The second worst hell is when he drives. The countryside hurtles by like wildlife fleeing a forest fire. Each quaint town blurs into the next. Before I can say, "Wow, did you see . . .," we're zipping through another middle-of-nowhere, 35 mph speed zone.
All the while, he digs in the floorboard for a scrap of paper, a pen, his wallet. He leans his head back, sucking down his Diet Coke and inhaling a packet of Goody's Headache Powder. And his icy eyes scan the rearview mirror, monitoring the kids.
The highway stretches ahead riddled with obstacles my faithful counterpart fails to acknowledge.
I certainly can't let it go without comment: You can't pass on a solid line . . . You can't pass on a hill . . . You can't pass with that truck coming in the opposite lane . . . If you get any closer, we'll have to pay him for a tour of his backseat . . . The light is yellow. That light is yel-low! It's r-e-e-e-d . . . Quit changing the radio station . . . Don't drive with your knees . . . Are you birthing a baby? Get your feet off the dashboard.
He looks at me (to which I also object). "Calm down. Have I wrecked yet?"
No time to debate it. Somewhere beneath my purse, the lunch trash, an empty water bottle, and a newspaper, his cell phone rings; a true emergency. "Grab the wheel," he commands, letting go of it and diving.
"OH - MY - GOSH! LET ME FIND THE DING-A-LING PHONE!"
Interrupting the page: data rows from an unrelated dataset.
==> job 3473 <==
// radar
 module radar(  input clk, input rst, input echo, input [1:0] boton_cambiar_grados, output done, output trigger,
 output [15:0] distance, output PWM, input ultra);
clock: 15.7 ns
lec_check: 0
abc_area: 1
cap_margin: 20
cell_pad_in_sites_global_placement: 0
core_aspect_ratio: 1.78
core_margin: 2
core_utilization: 72
cts_cluster_diameter: 214
cts_cluster_size: 72
gpl_routability_driven: 0
place_density_lb_addon: 0.01
slew_margin: 20
tns_end_percent: 25
run.sh (not shown) runs the stock make flow with config.mk's settings and CLKGATE_MAP_FILE=.
==> job 3984: changes against job 3473 <==
ABC_AREA = 0   (was 1)
CELL_PAD_IN_SITES_GLOBAL_PLACEMENT = 1   (was 0)
CORE_ASPECT_RATIO = 1.6   (was 1.78)
CORE_UTILIZATION = 40   (was 72)
CTS_CLUSTER_DIAMETER = 179   (was 214)
CTS_CLUSTER_SIZE = not set   (was 72)
PLACE_DENSITY_LB_ADDON = not set   (was 0.01)
TNS_END_PERCENT = not set   (was 25)
==> flow/constraint.sdc (replaced) <==
create_clock -name core_clock -period 25.0 [get_ports {clk}]
set_input_delay 5.0000 -clock core_clock [delete_from_list [all_inputs] [get_ports {clk}]]
set_output_delay 5.0000 -clock core_clock [all_outputs]
set_load 0.01 [all_outputs]
==> job 6424: changes against job 3473 <==
CELL_PAD_IN_SITES_GLOBAL_PLACEMENT = not set   (was 0)
CORE_ASPECT_RATIO = not set   (was 1.78)
CTS_CLUSTER_DIAMETER = not set   (was 214)
CTS_CLUSTER_SIZE = 15   (was 72)
GPL_ROUTABILITY_DRIVEN = not set   (was 0)
HOLD_SLACK_MARGIN = 0.28   (was not set)
PLACE_DENSITY_LB_ADDON = 0.06   (was 0.01)
SETUP_SLACK_MARGIN = 0.35   (was not set)
TNS_END_PERCENT = not set   (was 25)
==> flow/constraint.sdc (replaced) <==
create_clock -name core_clock -period 12.0 [get_ports {clk}]
set_input_delay 2.4000 -clock core_clock [delete_from_list [all_inputs] [get_ports {clk}]]
set_output_delay 2.4000 -clock core_clock [all_outputs]
set_load 0.01 [all_outputs]
==> comparison <==
Job 6424 ended with an error in detailed placement. Job 3984 finished clean. Job 3473 failed in global routing.
The lowest die area belongs to job 6424, the highest to job 3984.
Area after synthesis: job 3984 is smaller than job 3473 (about 9%).
Synthesized cell count is the same in job 3473 and job 6424.
==> figures <==
| item | job 3984 | job 3473 | job 6424 |
|---|---|---|---|
| Floorplan die area | 52600 sq um | 32400 sq um | 32300 sq um |
| Hpwl dp | 62.9 mm | 59.5 mm | - |
| Most repeated cell in the gate-level netlist after synthesis | nor2_1 | nand2_1 | nand2_1 |
| CTS root buf | clkbuf_16 | clkbuf_16 | - |
| Pre-CTS WS | 1.77 ns | -0.846 ns | - |
| Summed standard-cell area reported by yosys | 20300 sq um | 22200 sq um | 22200 sq um |
| Hold bufs inserted after CTS | 0 | 0 | - |
| Simple-Gate Area Share | 27.5% | 54.6% | 54.6% |
| Post-synthesis cell type count | 143 | 68 | 68 |
| Maximum root-to-sink buffer count | 2 | 2 | - |
| Instance count of the mapped netlist | 2725 | 3731 | 3731 |
| Status | no timing/DRC/antenna violations | stopped before the end | stopped before the end |
| Last stage reached | - | global routing | detailed placement |
| And-or/or-and share of the synthesized area | 30.3% | 6.35% | 6.35% |
| Core Rows | 104 | 85 | 64 |
| Part of the Yosys area used for sequential elements | 11.3% | 10.4% | 10.4% |
| Post-synthesis instance area | 20300 sq um | 22200 sq um | 22200 sq um |
| Area share of the largest cell type after synthesis | 11.3% | 16.8% | 16.8% |
| Initial core utilization | 40.4% | 73.3% | 72.9% |
| Cts bufs inserted | 17 | 17 | - |
| Cell taking the most area after synthesis | dfxtp_1 | nand2_1 | nand2_1 |
| Cell area reported after detailed placement | 21100 sq um | 23400 sq um | - |
| # placed instances | 3310 | 4225 | - |
| Setup Fix Bufs, Post-CTS | 0 | 11 | - |

---

==> run E <==
radar again, from the RTL that the note above started with.
export LEC_CHECK = 0
export ABC_AREA = 0
export CAP_MARGIN = 20
export CELL_PAD_IN_SITES_GLOBAL_PLACEMENT = 1
export CORE_MARGIN = 2
export CORE_UTILIZATION = 61
export CTS_CLUSTER_DIAMETER = 120
export CTS_CLUSTER_SIZE = 100
export HOLD_SLACK_MARGIN = 0.15
export SETUP_SLACK_MARGIN = -1.38
export SLEW_MARGIN = 20
export TNS_END_PERCENT = 25
create_clock -name core_clock -period 25.0 [get_ports {clk}]
==> inputs of run M, as changes to run E <==
Settings changed: CORE_ASPECT_RATIO set to 1.6, CORE_UTILIZATION 61 to 40, CTS_CLUSTER_DIAMETER 120 to 179, CTS_CLUSTER_SIZE 100 to not set, GPL_ROUTABILITY_DRIVEN set to 0, GPL_TIMING_DRIVEN set to 0, HOLD_SLACK_MARGIN 0.15 to not set, SETUP_SLACK_MARGIN -1.38 to not set, SLEW_MARGIN 20 to 40, TNS_END_PERCENT 25 to 35.
==> inputs of run Y, as changes to run E <==
Settings changed: ABC_AREA 0 to 1, CELL_PAD_IN_SITES_GLOBAL_PLACEMENT 1 to not set, CORE_UTILIZATION 61 to 72, CTS_CLUSTER_DIAMETER 120 to not set, CTS_CLUSTER_SIZE 100 to not set, HOLD_SLACK_MARGIN 0.15 to not set, PLACE_DENSITY_LB_ADDON set to 0.2, SETUP_SLACK_MARGIN -1.38 to not set, TNS_END_PERCENT 25 to 5.
==> flow/constraint.sdc (replaced) <==
create_clock -name core_clock -period 19.2 [get_ports {clk}]
set_input_delay 3.8400 -clock core_clock [delete_from_list [all_inputs] [get_ports {clk}]]
set_output_delay 3.8400 -clock core_clock [all_outputs]
set_load 0.01 [all_outputs]
==> comparison <==
- Count of clock-buffer cells in the layout, highest first: run M, run E, run Y.
- Via count, highest first: run Y, run E, run M.
- In sequential cell count, run M and run E do not differ.
- Against run M, the wire length of run Y is smaller by 4.8%.
- First-iteration DRC count: run M < run E < run Y.

---

==> v18 <==
==> flow/design.v <==
`timescale 10ns/1ns
module servo( input clk, input rst, output reg PWM, input [1:0]boton_cambiar_grados );
integer contador;
integer frecuencia;
integer auxContador;
reg C;
always@(posedge clk) begin
if (rst) begin
	PWM<=0;
	contador<=0;
end else begin
PWM<=~boton_cambiar_grados;
	auxContador=auxContador+1;
	if(boton_cambiar_grados==1)
		begin
				contador<= contador +1;                      
				if (contador< 75_000) 
				begin
					PWM <= 1;
				end
				else
				if (contador < 1_900_000)  
				begin
				PWM <= 0;
				end
	end			
	else if(boton_cambiar_grados==2)
		begin
				contador<= contador +1;                      
				if (contador<150_000)  
				begin
					PWM <= 1;
				end
				else
				if (contador < 1_850_000)  
				begin
				PWM <= 0;
				end
	end	
	else if(boton_cambiar_grados==3)
		begin
				contador<= contador +1;                      
				if (contador<240_000)	 
				begin
					PWM <= 1;
				end
				else
				if (contador < 1_800_000)  
				begin
				PWM <= 0;
				end
	end
	if(contador >=2_100_000)  
	begin
		contador <= 0;
	end			
end
end
 endmodule 
module ultrasonido1(input ultra, input clk, input rst, input echo, output reg done, output reg trigger, output reg [15:0] distance);
	parameter divH = 1000; 
	parameter divL = 2000;
	integer countF;
	integer countEcho;
	always @(posedge clk) begin 
		if (rst | ultra) 
		begin 
			countF <= 0;
			trigger <= 0;
		end 
		else 
		begin
			countF <= countF +1;  
			if (countF < divH+1)
				trigger <= 1;
			else
			if (countF < divL+1)
				trigger <= 0;
			else 
				countF <= 0;
		end
	end
	always @(posedge clk) begin
		if (rst) begin
			countEcho <= 0;
			done <= 0;
			distance <= 0;
		end
		else if (echo == 1) begin
			countEcho <= countEcho +1;
			done <= 0;
		end
		else
		begin
			if (echo == 0 & countEcho != 0)	
				distance <= (~countEcho*340)/2000000;
				countEcho <=0;
				done <= 1; 	
		end
	end
endmodule
`timescale 10ns/1ns
 module radar(  input clk, input rst, input echo, input [1:0] boton_cambiar_grados, output done, output trigger,
 output [15:0] distance, output PWM, input ultra);
 servo   servo( .clk (clk), .rst(rst), .PWM(PWM), .boton_cambiar_grados(boton_cambiar_grados));
 ultrasonido1 ultrasonido2( .ultra(ultra), .clk(clk), .rst(rst),  .echo(echo), .done(done), .trigger(trigger),.distance(distance));
 endmodule
==> flow/run.sh <==
#!/bin/bash
# the make line also repeats each setting of config.mk as NAME=value (left out here)
make -C /OpenROAD-flow-scripts/flow DESIGN_CONFIG=/design/flow/config.mk WORK_HOME=/design/flow/orfs CLKGATE_MAP_FILE= finish
==> flow/config.mk <==
export PLATFORM = sky130hd
export DESIGN_NAME = radar
export DESIGN_NICKNAME = radar
export VERILOG_FILES = /design/flow/design.v
export SDC_FILE = /design/flow/constraint.sdc
export NUM_CORES = 4
export LEC_CHECK = 0
export ABC_AREA = 1
export CAP_MARGIN = 20
export CELL_PAD_IN_SITES_GLOBAL_PLACEMENT = 0
export CORE_ASPECT_RATIO = 1.78
export CORE_MARGIN = 2
export CORE_UTILIZATION = 64
export CTS_CLUSTER_DIAMETER = 393
export GPL_ROUTABILITY_DRIVEN = 0
export PLACE_DENSITY_LB_ADDON = 0.01
export SLEW_MARGIN = 20
export TNS_END_PERCENT = 25
==> flow/constraint.sdc <==
create_clock -name core_clock -period 19.3 [get_ports {clk}]
set_input_delay 3.8600 -clock core_clock [delete_from_list [all_inputs] [get_ports {clk}]]
set_output_delay 3.8600 -clock core_clock [all_outputs]
set_load 0.01 [all_outputs]
==> v36: changes against v18 <==
ABC_AREA = not set   (was 1)
CELL_PAD_IN_SITES_GLOBAL_PLACEMENT = not set   (was 0)
CORE_ASPECT_RATIO = not set   (was 1.78)
CORE_UTILIZATION = 65   (was 64)
CTS_CLUSTER_DIAMETER = not set   (was 393)
GPL_ROUTABILITY_DRIVEN = not set   (was 0)
PLACE_DENSITY_LB_ADDON = not set   (was 0.01)
TNS_END_PERCENT = not set   (was 25)
==> flow/constraint.sdc (replaced) <==
create_clock -name core_clock -period 17.0 [get_ports {clk}]
set_input_delay 3.4000 -clock core_clock [delete_from_list [all_inputs] [get_ports {clk}]]
set_output_delay 3.4000 -clock core_clock [all_outputs]
set_load 0.01 [all_outputs]
==> v17: changes against v18 <==
CELL_PAD_IN_SITES_GLOBAL_PLACEMENT = not set   (was 0)
CORE_ASPECT_RATIO = not set   (was 1.78)
CORE_UTILIZATION = 72   (was 64)
CTS_CLUSTER_DIAMETER = not set   (was 393)
CTS_CLUSTER_SIZE = 15   (was not set)
GPL_ROUTABILITY_DRIVEN = not set   (was 0)
PLACE_DENSITY_LB_ADDON = 0.06   (was 0.01)
TNS_END_PERCENT = not set   (was 25)
==> flow/constraint.sdc (replaced) <==
create_clock -name core_clock -period 12.0 [get_ports {clk}]
set_input_delay 2.4000 -clock core_clock [delete_from_list [all_inputs] [get_ports {clk}]]
set_output_delay 2.4000 -clock core_clock [all_outputs]
set_load 0.01 [all_outputs]
==> v37: changes against v18 <==
CORE_ASPECT_RATIO = 0.5   (was 1.78)
CTS_CLUSTER_DIAMETER = 209   (was 393)
SETUP_SLACK_MARGIN = 5.0   (was not set)
==> comparison table <==
Status: v37 no timing/DRC/antenna violations; v17 did not finish; v18 no timing/DRC/antenna violations; v36 did not finish
Failing step: v37 -; v17 3_5_place_dp; v18 -; v36 5_1_grt
Count of different cell masters after synthesis: v37 68; v17 68; v18 68; v36 143
Area taken by multi-input logic gates: v37 20,400 µm²; v17 -; v18 17,000 µm²; v36 -
Sequential fraction of the synthesis area: v37 10.4%; v17 10.4%; v18 10.4%; v36 11.3%
Floorplan Utilization: v37 64.7%; v17 72.9%; v18 64.4%; v36 66.2%
Worst reg2reg setup slack: v37 2.04 ns; v17 -; v18 1.09 ns; v36 -
Final-layout clock buffer total: v37 18; v17 -; v18 18; v36 -
Area share of the largest cell type after synthesis: v37 16.8%; v17 16.8%; v18 16.8%; v36 11.3%
Layout Skew: v37 0.00965 ns; v17 -; v18 0.00888 ns; v36 -
Root cell of the clock tree: v37 sky130_fd_sc_hd__clkbuf_16; v17 -; v18 sky130_fd_sc_hd__clkbuf_16; v36 sky130_fd_sc_hd__clkbuf_16
Post-layout worst setup margin: v37 2.04 ns; v17 -; v18 1.09 ns; v36 -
At this climactic moment, the children, noting that their father's don't-play-the-devil-with-me glare disappeared from the rearview mirror, begin a loud scuffle over the rear AC. Vents slam open; vents slam shut. Complaints of, "I'm hot! I'm cold! You're not in charge!" rumble from the rear. The child controlling the output knob recognizes her ascent to power and capriciously wields it.
Still bulleting toward the ditch, I shock myself and shout the S-word, "SHUT-UP!!!! If y'all don't, you'll ride like I did when I was a kid! We'll turn off the air to the backseat, because Lord knows I survived without any, and then I'll smoke a whole pack of Marlboros with the windows rolled up tight as a submarine!"
His face white and the car recovering to its proper position between the lines, my spouse resurfaces and gripes, "You can't yell like that when I'm driving!"